(image by Nox Dineen)
As qualitative researchers, we’ve always valued good conversations and consider them revealing and rather important in their own right. They are also in danger of being overlooked in today’s digitised, atomised, ‘just do it’ culture. It turns out we’re not the only ones who think this.
Last week I went to the School of Life class, ‘How to have Better Conversations’. The School of Life (‘ideas to live by’) is amazing. It is based in a small shop in Bloomsbury and runs ‘a variety of programmes concerned with how to live wisely and well … a place to step back and think intelligently about these and other concerns’.
The class was very civilised and thought-provoking and covered the history of conversations, tackling difficult conversations and how conversations shape our thinking and our relationships.
Far from being a trivial matter, conversations strike at the heart of what it means to be human. Conversations that are open and honest broaden our horizons and shift how we look at both ourselves and the world (Theodore Zeldin).

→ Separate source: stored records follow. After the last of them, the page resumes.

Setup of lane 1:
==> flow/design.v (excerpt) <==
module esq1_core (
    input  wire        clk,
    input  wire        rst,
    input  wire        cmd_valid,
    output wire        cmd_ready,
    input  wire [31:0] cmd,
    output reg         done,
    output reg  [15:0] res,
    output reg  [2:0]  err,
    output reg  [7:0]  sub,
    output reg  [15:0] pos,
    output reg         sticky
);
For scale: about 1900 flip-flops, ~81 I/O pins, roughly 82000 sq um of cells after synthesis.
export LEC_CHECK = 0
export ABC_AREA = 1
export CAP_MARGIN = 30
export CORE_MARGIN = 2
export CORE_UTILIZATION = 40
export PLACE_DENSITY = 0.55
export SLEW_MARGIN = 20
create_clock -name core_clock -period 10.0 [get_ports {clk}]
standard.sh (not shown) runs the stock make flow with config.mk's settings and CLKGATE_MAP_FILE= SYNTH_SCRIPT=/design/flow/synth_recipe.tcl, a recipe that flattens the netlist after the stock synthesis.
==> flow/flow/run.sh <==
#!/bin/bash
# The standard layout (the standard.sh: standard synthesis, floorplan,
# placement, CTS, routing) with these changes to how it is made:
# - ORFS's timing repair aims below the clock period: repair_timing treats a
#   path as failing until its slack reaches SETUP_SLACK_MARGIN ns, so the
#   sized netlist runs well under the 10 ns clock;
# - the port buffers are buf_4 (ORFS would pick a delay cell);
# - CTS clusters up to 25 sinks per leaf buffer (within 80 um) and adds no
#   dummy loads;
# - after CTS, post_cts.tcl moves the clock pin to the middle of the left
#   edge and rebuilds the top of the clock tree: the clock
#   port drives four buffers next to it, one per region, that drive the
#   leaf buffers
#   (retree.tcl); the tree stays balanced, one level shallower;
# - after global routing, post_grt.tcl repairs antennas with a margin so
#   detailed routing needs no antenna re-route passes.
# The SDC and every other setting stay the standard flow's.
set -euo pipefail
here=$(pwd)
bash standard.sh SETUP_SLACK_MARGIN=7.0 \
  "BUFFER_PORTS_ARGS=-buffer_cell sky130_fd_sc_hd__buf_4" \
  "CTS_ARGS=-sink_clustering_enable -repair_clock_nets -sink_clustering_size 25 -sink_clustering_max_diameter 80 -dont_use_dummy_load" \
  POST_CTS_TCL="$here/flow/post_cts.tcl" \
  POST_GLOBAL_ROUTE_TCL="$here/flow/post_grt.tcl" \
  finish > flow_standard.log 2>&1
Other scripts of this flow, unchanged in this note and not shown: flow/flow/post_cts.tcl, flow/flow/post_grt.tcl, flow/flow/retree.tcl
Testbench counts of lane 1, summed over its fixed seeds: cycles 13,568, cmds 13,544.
This is an optimization exercise on Yosys and OpenROAD, whose aim is small area, not a production implementation.
The RTL was checked by simulation tests, not by an equivalence proof against the original design.
No activity file was given, so power comes from the tool's default toggle rates.

// fcb_core
module fcb_core (
    input  wire        clk,
    input  wire        rst,
    input  wire        op_valid,
    output wire        op_ready,
    input  wire [7:0]  op_code,
    input  wire [23:0] op_arg,
    output reg         res_valid,
    output reg  [7:0]  res_code,
    output reg  [63:0] res_data,
    input  wire        rx_valid,
    output wire        rx_ready,
    input  wire [7:0]  rx_data,
    input  wire        rx_err
);
Settings: LEC_CHECK=0, ABC_AREA=1, CAP_MARGIN=20, CORE_MARGIN=2, CORE_UTILIZATION=65, SLEW_MARGIN=20; clock period 10.0 ns.
standard.sh (not shown) runs the stock make flow with config.mk's settings and CLKGATE_MAP_FILE= SYNTH_SCRIPT=/design/flow/synth_recipe.tcl, a recipe that flattens the netlist after the stock synthesis.
==> flow/flow/run.sh <==
#!/bin/bash
# The standard layout (standard.sh) with three changes:
# - synthesis maps logic with a stronger ABC area script (three rounds of
#   choice computation, area-oriented mapping and don't-care resynthesis);
#   registers are mapped before ABC runs, so they are the standard ones;
# - port buffers use the smallest buffer cell;
# - clock tree synthesis inserts no dummy loads.
set -euo pipefail
work=$(pwd)
rm -rf "$work/scripts"
cp -r "$FLOW_HOME/scripts" "$work/scripts"
cp "$work/flow/abc_area.script" "$work/scripts/abc_area.script"
export SCRIPTS_DIR="$work/scripts"
export BUFFER_PORTS_ARGS="-buffer_cell sky130_fd_sc_hd__buf_1"
export CTS_ARGS="-sink_clustering_enable -repair_clock_nets -dont_use_dummy_load -buf_list sky130_fd_sc_hd__clkbuf_16 -sink_clustering_size 36 -sink_clustering_max_diameter 50"
bash standard.sh > "$work/orfs_make.log" 2>&1
==> flow/flow/abc_area.script <==
strash
dch
map -a
mfs2
strash
dch
map -a
mfs2
strash
dch
map -a
topo
Then changed:
--- a/flow/flow/run.sh
+++ b/flow/flow/run.sh
@@ -15 +15 @@
-export CTS_ARGS="-sink_clustering_enable -repair_clock_nets -dont_use_dummy_load -buf_list sky130_fd_sc_hd__clkbuf_16 -sink_clustering_size 36 -sink_clustering_max_diameter 50"
+export CTS_ARGS="-sink_clustering_enable -repair_clock_nets -dont_use_dummy_load -buf_list sky130_fd_sc_hd__clkbuf_16 -sink_clustering_size 30 -sink_clustering_max_diameter 80"
Effect: The changed run went through all stages and came out clean; count of clock-buffer cells in the layout shrinks by 8; first-iteration DRC count drops by a few percent; total power shrinks by a few percent; final cell count is lower slightly; die area does not change; setup slack gets worse by 0.0045 ns; non-clock buffer count does not change; wire length came out lower slightly; global-route usage is lower by 0.58 points; cell area fell slightly; critical path depth does not change.
Context: an optimization exercise on an open-source flow, tuned for small area, a short achievable clock period and few clock cycles per item. The choices shown serve that exercise and are no tape-out recipe. Only simulation tests tie the RTL to the original design; equivalence was not proved. Power figures rest on the tool's default switching activity, not on a simulated workload.

## R
## gsm7_alpha
module gsm7_alpha (
    input  wire        clk,
    input  wire        rst,           
    input  wire        cmd_valid,
    output wire        cmd_ready,
    input  wire [2:0]  cmd_op,
    input  wire [15:0] cmd_len,
    input  wire        in_valid,
    output wire        in_ready,
    input  wire [31:0] in_data,
    output reg         out_valid,
    input  wire        out_ready,
    output wire [20:0] out_data,
    output reg         res_valid,
    input  wire        res_ready,
    output wire [7:0]  res_err,
    output wire [15:0] res_count
);
Size: roughly 820 cells after synthesis, ~77 flip-flops, roughly 110 I/O pins, about 0.0059 sq mm of cells after synthesis.
Settings: LEC_CHECK=0, ABC_AREA=1, CAP_MARGIN=20, CORE_MARGIN=2, CORE_UTILIZATION=40, SLEW_MARGIN=20; clock period 8.0 ns.
run.sh (not shown) runs the stock make flow with config.mk's settings and CLKGATE_MAP_FILE= SYNTH_SCRIPT=/design/flow/synth_recipe.tcl, a recipe that flattens the netlist after the stock synthesis.
Testbench counts of R, summed over its fixed seeds: cycles 38,358, items 35,725.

Having a good conversation takes a certain commitment and practice. There were a number of ways identified that people can have better conversations:
- being curious
- not fearing vulnerability
- not assuming or judging
- adventurous openings
There are three reasons why this matters in relation to marketing research:
1. people are increasingly critical of ‘talk-based’ research, but when handled properly good conversations are intellectually more nutritious than any other form of engagement, IMHO. Conversations are a source of ‘whole person’ ideas and insights and include emotions and other non verbal elements (‘structural conversations’).
2. the rules of engagement between people and organizations are changing. People are no longer prepared to toe the line or be addressed in certain ways, so companies have to re-learn the art of conversation
3. ‘conversation’ is very widely but very loosely used in the digital realm (cf #MRS2012 today) - I am not sure that people know what a digital conversation means, let alone how it translates into the real world
Could the characteristics of better conversations outlined in the class exactly match the characteristics of good research (eg curiosity, honesty, empathy, imagination)?
More than a coincidence? Maybe.
But that is another conversation.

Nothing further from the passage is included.